BEGIN

==> config.mk <==
export PLATFORM = sky130hd
export DESIGN_NAME = lsab_mem_buffer
export DESIGN_NICKNAME = d
export VERILOG_FILES = /design/src/rtl/lsab_pkg.sv /design/src/rtl/lsab_snoop.sv /design/src/rtl/lsab_agen.sv /design/src/rtl/lsab_issue_ctrl.sv /design/src/rtl/lsab_mem_buffer.sv
export SDC_FILE = /design/constraint.sdc
export NUM_CORES = 1
export LEC_CHECK = 0
export ABC_AREA = 1
export BUFFER_PORTS_ARGS = -buffer_cell sky130_fd_sc_hd__buf_2
export CAP_MARGIN = 5
export CORE_AREA = 5 5 285 356
export CTS_CLUSTER_DIAMETER = 120
export DETAILED_ROUTE_END_ITERATION = 10
export DIE_AREA = 0 0 290 361
export GPL_ROUTABILITY_DRIVEN = 1
export MAX_ROUTING_LAYER = met4
export PLACE_DENSITY_LB_ADDON = 0.08
export SLEW_MARGIN = 15
export SYNTH_ARGS = -nofsm -noshare
export SYNTH_HDL_FRONTEND = slang
export SYNTH_SLANG_ARGS = --single-unit
==> constraint.sdc <==
create_clock -name clk -period 2.7 [get_ports clk]
set_input_delay 0 -clock clk [delete_from_list [all_inputs] [get_ports clk]]
set_output_delay 0 -clock clk [all_outputs]
set_load 0.01 [all_outputs]
==> src/rtl/lsab_pkg.sv <==
package lsab_pkg;
    typedef enum logic {
        LSAB_LOAD  = 1'b0,
        LSAB_STORE = 1'b1
    } lsab_kind_e;
endpackage

==> src/rtl/lsab_snoop.sv <==
module lsab_snoop #(
    parameter int TAG_W = 4,
    parameter int DW    = 32
) (
    input  logic [TAG_W-1:0] in_tag,
    input  logic [DW-1:0]    in_val,
    input  logic             bus_valid,
    input  logic [TAG_W-1:0] bus_tag,
    input  logic [DW-1:0]    bus_value,
    output logic [TAG_W-1:0] out_tag,
    output logic [DW-1:0]    out_val
);
    logic hit;

    // A zero tag means the value is already held, so it never matches.
    assign hit = bus_valid && (in_tag != '0) && (in_tag == bus_tag);

    always_comb begin
        out_tag = in_tag;
        out_val = in_val;
        if (hit) begin
            out_tag = '0;
            out_val = bus_value;
        end
    end
endmodule

==> src/rtl/lsab_agen.sv <==
module lsab_agen #(
    parameter int TAG_W = 4,
    parameter int DW    = 32,
    parameter int AW    = 32
) (
    input  logic             busy,
    input  logic [TAG_W-1:0] base_tag,
    input  logic [DW-1:0]    base_val,
    input  logic [AW-1:0]    a_in,
    input  logic             a_ok_in,
    output logic [AW-1:0]    a_out,
    output logic             a_ok_out
);
    // The offset is replaced by the effective address once, when the base is real.
    always_comb begin
        a_out    = a_in;
        a_ok_out = a_ok_in;
        if (busy && !a_ok_in && (base_tag == '0)) begin
            a_out    = base_val[AW-1:0] + a_in;
            a_ok_out = 1'b1;
        end
    end
endmodule

==> src/rtl/lsab_issue_ctrl.sv <==
module lsab_issue_ctrl #(
    parameter int TAG_W = 4,
    parameter int DW    = 32,
    parameter int AW    = 32
) (
    input  logic             head_busy,
    input  logic             head_store,
    input  logic             head_a_ok,
    input  logic [TAG_W-1:0] head_data_tag,
    input  logic [AW-1:0]    head_addr,
    input  logic [DW-1:0]    head_data,
    input  logic             rd_wait,
    input  logic             mem_req_ready,
    output logic             req_valid,
    output logic             req_write,
    output logic [AW-1:0]    req_addr,
    output logic [DW-1:0]    req_wdata,
    output logic             st_done,
    output logic             rd_start
);
    logic data_ok;

    assign data_ok   = !head_store || (head_data_tag == '0);
    assign req_valid = head_busy && head_a_ok && data_ok && !rd_wait;
    assign req_write = head_store;
    assign req_addr  = head_addr;
    assign req_wdata = head_data;
    assign st_done   = req_valid && mem_req_ready && head_store;
    assign rd_start  = req_valid && mem_req_ready && !head_store;
endmodule

==> src/rtl/lsab_mem_buffer.sv <==
module lsab_mem_buffer
    import lsab_pkg::*;
#(
    parameter int DEPTH    = 4,
    parameter int AW       = 32,
    parameter int DW       = 32,
    parameter int TAG_W    = 4,
    parameter int TAG_BASE = 8
) (
    input  logic             clk,
    input  logic             rst_n,
    input  logic             alloc_valid,
    input  logic             alloc_is_store,
    input  logic [TAG_W-1:0] alloc_base_tag,
    input  logic [DW-1:0]    alloc_base_val,
    input  logic [AW-1:0]    alloc_offset,
    input  logic [TAG_W-1:0] alloc_data_tag,
    input  logic [DW-1:0]    alloc_data_val,
    output logic             alloc_ready,
    output logic [TAG_W-1:0] alloc_tag,
    input  logic             bus_valid,
    input  logic [TAG_W-1:0] bus_tag,
    input  logic [DW-1:0]    bus_value,
    output logic             mem_req_valid,
    output logic             mem_req_write,
    output logic [AW-1:0]    mem_req_addr,
    output logic [DW-1:0]    mem_req_wdata,
    input  logic             mem_req_ready,
    input  logic [DW-1:0]    mem_rsp_data,
    output logic             res_valid,
    output logic [TAG_W-1:0] res_tag,
    output logic [DW-1:0]    res_value
);
    localparam int IDX_W = (DEPTH > 1) ? $clog2(DEPTH) : 1;
    localparam int CNT_W = $clog2(DEPTH + 1);

    typedef struct packed {
        logic             busy;
        lsab_kind_e       kind;
        logic [TAG_W-1:0] base_tag;
        logic [DW-1:0]    base_val;
        logic [AW-1:0]    a;
        logic             a_ok;
        logic [TAG_W-1:0] data_tag;
        logic [DW-1:0]    data_val;
    } slot_t;

    typedef struct packed {
        slot_t [DEPTH-1:0] slot;
        logic [IDX_W-1:0]  head;
        logic [IDX_W-1:0]  tail;
        logic [CNT_W-1:0]  count;
        logic              rd_wait;
    } state_t;

    state_t s_d, s_q;

    function automatic logic [IDX_W-1:0] ring_next(input logic [IDX_W-1:0] p);
        return (p == IDX_W'(DEPTH - 1)) ? '0 : p + 1'b1;
    endfunction

    // Per-slot operand capture and address generation.
    logic [TAG_W-1:0] nb_tag [DEPTH];
    logic [DW-1:0]    nb_val [DEPTH];
    logic [TAG_W-1:0] nd_tag [DEPTH];
    logic [DW-1:0]    nd_val [DEPTH];
    logic [AW-1:0]    na     [DEPTH];
    logic             na_ok  [DEPTH];

    for (genvar g = 0; g < DEPTH; g++) begin : g_slot
        lsab_snoop #(.TAG_W(TAG_W), .DW(DW)) u_base_snoop (
            .in_tag   (s_q.slot[g].base_tag),
            .in_val   (s_q.slot[g].base_val),
            .bus_valid(bus_valid),
            .bus_tag  (bus_tag),
            .bus_value(bus_value),
            .out_tag  (nb_tag[g]),
            .out_val  (nb_val[g])
        );
        lsab_snoop #(.TAG_W(TAG_W), .DW(DW)) u_data_snoop (
            .in_tag   (s_q.slot[g].data_tag),
            .in_val   (s_q.slot[g].data_val),
            .bus_valid(bus_valid),
            .bus_tag  (bus_tag),
            .bus_value(bus_value),
            .out_tag  (nd_tag[g]),
            .out_val  (nd_val[g])
        );
        lsab_agen #(.TAG_W(TAG_W), .DW(DW), .AW(AW)) u_agen (
            .busy    (s_q.slot[g].busy),
            .base_tag(s_q.slot[g].base_tag),
            .base_val(s_q.slot[g].base_val),
            .a_in    (s_q.slot[g].a),
            .a_ok_in (s_q.slot[g].a_ok),
            .a_out   (na[g]),
            .a_ok_out(na_ok[g])
        );
    end

    // Capture of a broadcast arriving in the allocation cycle.
    logic [TAG_W-1:0] ab_tag, ad_tag;
    logic [DW-1:0]    ab_val, ad_val;

    lsab_snoop #(.TAG_W(TAG_W), .DW(DW)) u_alloc_base_snoop (
        .in_tag   (alloc_base_tag),
        .in_val   (alloc_base_val),
        .bus_valid(bus_valid),
        .bus_tag  (bus_tag),
        .bus_value(bus_value),
        .out_tag  (ab_tag),
        .out_val  (ab_val)
    );
    lsab_snoop #(.TAG_W(TAG_W), .DW(DW)) u_alloc_data_snoop (
        .in_tag   (alloc_data_tag),
        .in_val   (alloc_data_val),
        .bus_valid(bus_valid),
        .bus_tag  (bus_tag),
        .bus_value(bus_value),
        .out_tag  (ad_tag),
        .out_val  (ad_val)
    );

    // Oldest-slot request control.
    slot_t head_s;
    logic  st_done, rd_start, take, free_slot;

    assign head_s = s_q.slot[s_q.head];

    lsab_issue_ctrl #(.TAG_W(TAG_W), .DW(DW), .AW(AW)) u_issue (
        .head_busy    (head_s.busy),
        .head_store   (head_s.kind == LSAB_STORE),
        .head_a_ok    (head_s.a_ok),
        .head_data_tag(head_s.data_tag),
        .head_addr    (head_s.a),
        .head_data    (head_s.data_val),
        .rd_wait      (s_q.rd_wait),
        .mem_req_ready(mem_req_ready),
        .req_valid    (mem_req_valid),
        .req_write    (mem_req_write),
        .req_addr     (mem_req_addr),
        .req_wdata    (mem_req_wdata),
        .st_done      (st_done),
        .rd_start     (rd_start)
    );

    assign alloc_ready = (s_q.count != CNT_W'(DEPTH));
    assign alloc_tag   = TAG_W'(TAG_BASE) + TAG_W'(s_q.tail);
    assign take        = alloc_valid && alloc_ready;
    assign free_slot   = st_done || s_q.rd_wait;

    assign res_valid = s_q.rd_wait;
    assign res_tag   = TAG_W'(TAG_BASE) + TAG_W'(s_q.head);
    assign res_value = mem_rsp_data;

    always_comb begin
        s_d = s_q;
        for (int i = 0; i < DEPTH; i++) begin
            s_d.slot[i].base_tag = nb_tag[i];
            s_d.slot[i].base_val = nb_val[i];
            s_d.slot[i].data_tag = nd_tag[i];
            s_d.slot[i].data_val = nd_val[i];
            s_d.slot[i].a        = na[i];
            s_d.slot[i].a_ok     = na_ok[i];
        end
        if (free_slot) begin
            s_d.slot[s_q.head].busy = 1'b0;
            s_d.head                = ring_next(s_q.head);
        end
        s_d.rd_wait = rd_start;
        if (take) begin
            s_d.slot[s_q.tail].busy     = 1'b1;
            s_d.slot[s_q.tail].kind     = alloc_is_store ? LSAB_STORE : LSAB_LOAD;
            s_d.slot[s_q.tail].base_tag = ab_tag;
            s_d.slot[s_q.tail].base_val = ab_val;
            s_d.slot[s_q.tail].a        = alloc_offset;
            s_d.slot[s_q.tail].a_ok     = 1'b0;
            s_d.slot[s_q.tail].data_tag = alloc_is_store ? ad_tag : '0;
            s_d.slot[s_q.tail].data_val = ad_val;
            s_d.tail                    = ring_next(s_q.tail);
        end
        s_d.count = s_q.count + CNT_W'(take) - CNT_W'(free_slot);
    end

    always_ff @(posedge clk or negedge rst_n) begin
        if (!rst_n) begin
            s_q <= '0;
        end else begin
            s_q <= s_d;
        end
    end
endmodule

==> results of run 1 <==
==> worst reg2reg max path, delay by kind of cell (launching register included) <==
family                 cells  cell delay [ns]
buffers and inverters      4             0.88
flip-flops                 1             0.41
AND/OR/NAND/NOR            6             1.16
==> how the worst max path moves through the flow <==
| stage | slack (ns) | end | start |
|---|---|---|---|
| final | 0.11 | mem_req_addr[16] | s_q[6] |
| after global routing | 0.002 | mem_req_addr[6] | s_q[6] |
| after CTS | 0.05 | mem_req_addr[15] | s_q[6] |
| after detailed placement | 0.26 | s_q[3] | s_q[6] |
| after global placement | 0.25 | s_q[2] | s_q[6] |
| after floorplan | 0.005 | s_q[3] | s_q[6] |
==> final cells by class <==
cell class / count / area [µm²]
Tap cell: 1300 / 1630
Fill cell: 10700 / 57200
Antenna cell: 4 / 10.0
Inverter: 875 / 3300
Clock inverter: 23 / 294
Multi-Input combinational cell: 3854 / 18500
Sequential cell: 436 / 10900
Timing Repair Buffer: 501 / 4000
Clock buffer: 77 / 1580
==> timing repair <==
item,in CTS,in global routing
hold buffers,158,0
pin swaps,0,0
resized for setup,6,9
endpoints found under the setup margin,32,12
hold endpoints to repair,863,0
==> cell usage after synthesis, drive strengths merged, types with 4 or more instances <==
cell and n:
clkinv 7, inv 868, nand3b 8, a211oi 4, and3 8, nor3 20, a21oi 197, nand4 11
xor2 39, xnor2 32, ha 134, nand2 1790, o21ai 528, o21bai 8, buf 134, clkbuf 142
dfrtp 436, a22oi 8, nand3 427, o22ai 102, and2 5, o211ai 52, fa 5, nor2 460
a21o 5
==> power by group through the flow <==
stage                     clock network (mW)  logic [mW]  registers, mW
after floorplan                            0        26.9           11.7
after global placement                     0        37.3           13.6
after detailed placement                   0        37.5           13.6
after CTS                               8.07        38.1           13.5
after global routing                    8.32        43.5           13.8
final                                   7.93        38.5           13.5
==> metal layers <==
metal,up-vias,share of wire (%),global-route usage [%]
met5,-,0,-
met4,0,5.5,13.0
met3,302,4.8,3.00
met2,1160,48,49.1
met1,16600,41,34.9
li1,17600,-,-
==> metrics by stage <==
step           instance area (µm²)  worst slack, ns  cells  power [mW]  utilization [%]
5_1_grt                      40200          0.00241   7068        65.6             41.3
3_5_place_dp                 36700            0.255   6808        51.1             37.6
6_report                     40200            0.112   7070        59.9             41.3
3_3_place_gp                 36700            0.248   6808        50.9             37.6
4_1_cts                      40100           0.0534   7066        59.7             41.2
2_1_floorplan                33900          0.00468   5441        38.6                -
==> cells by family after synthesis <==
family	after synthesis	synth area share, %
AOI/OAI and AO/OA	908	14.8
xor gates and xnor gates	71	1.83
adders and majority gates	139	5.24
buffers and inverters	1151	13.7
DFF	436	32.2
other	2	0.0221
and+or+nand+nor	2732	32.3
==> sequential cells by signal (all words and copies together) (netlist names) <==
signal and flops:
s_q 435, res_valid 1
==> reports/metrics.csv, run 1 <==
metric,value,unit
final period utilization,95.9,%
total via count in the routed design,35700,
Clock Tree Buf Depth,3,
Total Nets Final,6041,
pwr/cell area,1490,nW/µm²
TNS Setup,0,ns
Stages on worst setup path,6,
CTS root buffer,clkbuf_16,
worst slew pin tran,0.841,ns
ANT nets after route,0,
vias per cell,5.05,
Synth Flop Type,dfrtp_1,
Syn Area/Cell,6.23,µm²
Yosys top cell by area,dfrtp_1,
cells along the critical path,"inv_4, clkbuf_8, buf_16, o21ai_0, o22ai_1, buf_2",
"commonest non-fill, non-tap cell in the layout",nand2_1,
Tot GR Track Use,28.9,%
CP Class,register to output port,
final WL,153,mm
CTS tree,yes,
Top delay family on crit path,buffers and inverters,
initial antenna violation count,5,
fraction of layout cells with a size suffix above 1,8.60,%
DRC Markers,0,
worst hold endpoint,res_value[1],
FMAX,0.386,GHz
hold path depth,0,
vias in the first global route,34200,
row count,128,
#FFs+latches synth,436,
switching pwr,31.9,mW
fin. max-slew vios,0,
CTS buffer count,56,
synthesized area,33900,µm²
Final min period,2.59,ns
r2r worst-path depth,10,
Internal,28.0,mW
Hold Path Class,input port to output port,
count of flip-flops with a built-in enable after synthesis,0,
CTS Sinks,436,
clock-pin slew on the worst setup and hold paths,0.06,ns
top cell type's share of synthesized area,32.2,%
post-DP HPWL,115,mm
Core ar.,97400,µm²
Yosys cell types,41,
CP max FO,60,
Worst Setup Start Kind,register,
Max-cap violations,0,
cells after synthesis,5439,
hold_sp,mem_rsp_data[1],
clk_lat worst skew,0.64,ns
worst vdd ir,612,µV
initial core utilization,34.8,%
endpoints failing hold,0,
Pleak,21.8,nW
status,completed,
"slowest stage delay, CP",0.50,ns
TritonRoute pass-1 iters,6,
slowest CP cell,dfrtp_4,
chip width,290,µm
crit path DAT,2.59,ns
sequential fraction of the synthesis area,32.2,%
RSZ-0062 raised after global routing,false,
Die Span Y,361,µm
DIE AREA,105000,µm²
final RePlAce weighted congestion,0.970,
worst r2r src,s_q[2],
"commonest non-fill, non-tap cells in the layout","nand2_1 (1779), inv_1 (860), o21ai_0 (489), nor2_1 (459), dfrtp_1 (434)",
crit end category,output port,
I/O Pins,286,
"reg-to-reg slack, setup",0.19,ns
wire per inst,21.7,µm
WHS,0.00000391,ns
total grt overflow,0,
Slew headroom,44.0,%
reg2reg end,s_q[329],
Flop pwr share,22.5,%
first-pass GRT wire length,224,mm
Clk pwr share,13.2,%
Critical Path RT,2.70,ns
sw frac,53.2,%
largest net degree at the start of global routing,69,
ys async rst share,100,%
Fin Clk Skew,0.0117,ns
# setup viols final,0,
"Buf+Inv Stages, Crit Path",4,
Port Buffers,217,
dominant cells by area after synthesis,"dfrtp_1 (32%), nand2_1 (20%), inv_1 (9.5%), o21ai_0 (7.2%), nand3_1 (6.3%)",
First DRT Iteration DRCs,2774,
H-tree depth,2,
Layout area overhead,18.6,%
synthesis warning total,0,
Comb power frac,64.3,%
postcts setup bufs,0,
(Power assumes the default switching activity.)
==> run 2: changes to the inputs <==
--- a/config.mk
+++ b/config.mk
@@ -9,8 +9,8 @@
 export BUFFER_PORTS_ARGS = -buffer_cell sky130_fd_sc_hd__buf_2
 export CAP_MARGIN = 5
-export CORE_AREA = 5 5 285 356
+export CORE_AREA = 3 3 283 354
 export CTS_CLUSTER_DIAMETER = 120
 export DETAILED_ROUTE_END_ITERATION = 10
-export DIE_AREA = 0 0 290 361
+export DIE_AREA = 0 0 286 357
 export GPL_ROUTABILITY_DRIVEN = 1
 export MAX_ROUTING_LAYER = met4
==> constraint.sdc (replaced) <==
create_clock -name clk -period 2.7 [get_ports clk]
set_input_delay 0.54 -clock clk [delete_from_list [all_inputs] [get_ports clk]]
set_output_delay 0.54 -clock clk [all_outputs]
set_load 0.01 [all_outputs]
==> reports/metrics.csv, run 2 (synthesis gave the netlist of run 1 again) <==
metric,value,unit
total via count in the routed design,35700,
violated checks,setup timing,
Total Nets Final,5927,
crit end category,output port,
Flop pwr share,22.0,%
final RePlAce weighted congestion,0.998,
Clk pwr share,13.5,%
"commonest non-fill, non-tap cell in the layout",nand2_1,
Top reg by flops,s_q,
clk_lat worst skew,0.66,ns
clock-pin slew on the worst setup and hold paths,0.06,ns
overall power,62.5,mW
row count,128,
post-DP HPWL,120,mm
switching pwr,32.9,mW
CTS root buffer,clkbuf_16,
CP Class,register to output port,
Port Buffers,217,
pwr/cell area,1560,nW/µm²
Internal,29.5,mW
Hold Path Class,input port to register,
Comb power frac,64.5,%
worst vdd ir,625,µV
TNS Setup,-0.202,ns
final period utilization,101,%
Critical Path RT,2.16,ns
Slew headroom,54.1,%
fillers,10700,
crit path DAT,2.20,ns
initial antenna violation count,9,
initial core utilization,34.8,%
CP max FO,6,
Core ar.,97400,µm²
DIE AREA,102000,µm²
total grt overflow,0,
fin. max-slew vios,0,
chip width,286,µm
H-tree depth,2,
CTS Sinks,436,
TritonRoute pass-1 iters,6,
wire per inst,22.9,µm
RSZ-0062 raised after global routing,true,
CTS tree,yes,
ANT nets after route,0,
Clock Tree Buf Depth,3,
Max-cap violations,0,
CTS buffer count,55,
vias in the first global route,33400,
first-pass GRT wire length,227,mm
Die Span Y,357,µm
status,finished with violations,
fraction of layout cells with a size suffix above 1,10.5,%
Pleak,21.8,nW
# setup viols final,12,
Fin Clk Skew,0.0345,ns
Worst Setup Start Kind,register,
sw frac,52.7,%
final WL,160,mm
max FFs per register,435,
Tot GR Track Use,30.9,%
I/O Pins,286,
DRC Markers,0,
setup ws final,-0.0384,ns
Final min period,2.74,ns
multi-input logic area,18700,µm²
worst slew pin tran,0.688,ns
vias per cell,5.13,
"commonest non-fill, non-tap cells in the layout","nand2_1 (1774), inv_1 (860), o21ai_0 (452), nor2_1 (446), dfrtp_1 (434)",
WHS,0.152,ns
Layout area overhead,17.8,%
endpoints failing hold,0,
FMAX,0.365,GHz
largest net degree at the start of global routing,107,
Reg area,10900,µm²
"reg-to-reg slack, setup",0.12,ns
First DRT Iteration DRCs,2868,
==> run 2: changes by cell type in the layout (fill, tap and decap cells not counted), sizes merged, moves of 4 or more <==
cell	delta
buf	+36
clkbuf	+12
dlygate4sd3	-156
diode	+4
==> run 2: worst max-delay path: stages (launching register included) <==
cell       delay (ns)
dfrtp_4          0.54
inv_8            0.10
buf_12           0.16
buf_12           0.15
clkbuf_16        0.16
o21ai_2          0.05
o22ai_2          0.18
buf_2            0.18
==> run 2: worst paths after layout <==
check | from | endpoint | cells past startpoint
max in group asynchronous | rst_n | s_q[140] | 3
worst min register to register | s_q[328] | s_q[328] | 2
worst max register to register | s_q[6] | s_q[2] | 16
worst max-delay path | s_q[6] | mem_req_addr[8] | 7
worst min-delay path | mem_req_ready | res_valid | 3
min in group asynchronous | rst_n | s_q[181] | 2
==> run 2: routing by layer <==
| layer | global-route usage [%] | part of all wire (%) | vias to the layer above |
|---|---|---|---|
| met1 | 37.5 | 41 | 16700 |
| met3 | 3.58 | 5.7 | 310 |
| li1 | - | - | 17400 |
| met4 | 14.7 | 5.7 | 0 |
| met5 | - | 0 | - |
| met2 | 51.3 | 48 | 1281 |
==> run 2: layout make-up <==
| class | count | area share [%] |
|---|---|---|
| Timing Repair Buffer | 388 | 8.29 |
| Clock inverter | 21 | 0.943 |
| Sequential cell | 436 | 27.3 |
| Inverter | 875 | 8.27 |
| Clock buffer | 82 | 4.18 |
| Multi-Input combinational cell | 3854 | 46.9 |
| Tap cell | 1300 | 4.07 |
| Antenna cell | 8 | 0.0501 |
==> run 2: power by group through the flow <==
| stage | clock (mW) | combinational, mW | sequential, mW |
|---|---|---|---|
| after floorplan | 0 | 26.9 | 11.7 |
| after global placement | 0 | 37.5 | 13.9 |
| after detailed placement | 0 | 37.6 | 13.8 |
| after CTS | 8.58 | 38.8 | 13.7 |
| after global routing | 8.85 | 45.3 | 14.0 |
| final | 8.43 | 40.3 | 13.7 |
==> run 2: timing repair <==
action                                  CTS  global route
endpoints found under the hold margin    31             0
buffers inserted                          7             6
hold buffers                              1             0
cloned                                    6            10
gates resized for setup                  77            84
endpoints found under the setup margin   65            63
pin swaps                                11            33
==> run 2: per-stage QoR <==
step / setup WS, ns / std cells / cell area [µm²] / utilization [%]
6_report: -0.0384 / 6964 / 40000 / 41.0
5_1_grt: -0.0704 / 6962 / 39900 / 41.0
4_1_cts: -0.0720 / 6940 / 39400 / 40.5
3_5_place_dp: 0.128 / 6823 / 36800 / 37.8
3_3_place_gp: 0.157 / 6823 / 36800 / 37.8
2_1_floorplan: 0.00468 / 5441 / 33900 / -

END

One inclusive range is required: first line of the data through the line containing "export ABC_AREA = 1". Set it down exactly and output nothing else.

==> config.mk <==
export PLATFORM = sky130hd
export DESIGN_NAME = lsab_mem_buffer
export DESIGN_NICKNAME = d
export VERILOG_FILES = /design/src/rtl/lsab_pkg.sv /design/src/rtl/lsab_snoop.sv /design/src/rtl/lsab_agen.sv /design/src/rtl/lsab_issue_ctrl.sv /design/src/rtl/lsab_mem_buffer.sv
export SDC_FILE = /design/constraint.sdc
export NUM_CORES = 1
export LEC_CHECK = 0
export ABC_AREA = 1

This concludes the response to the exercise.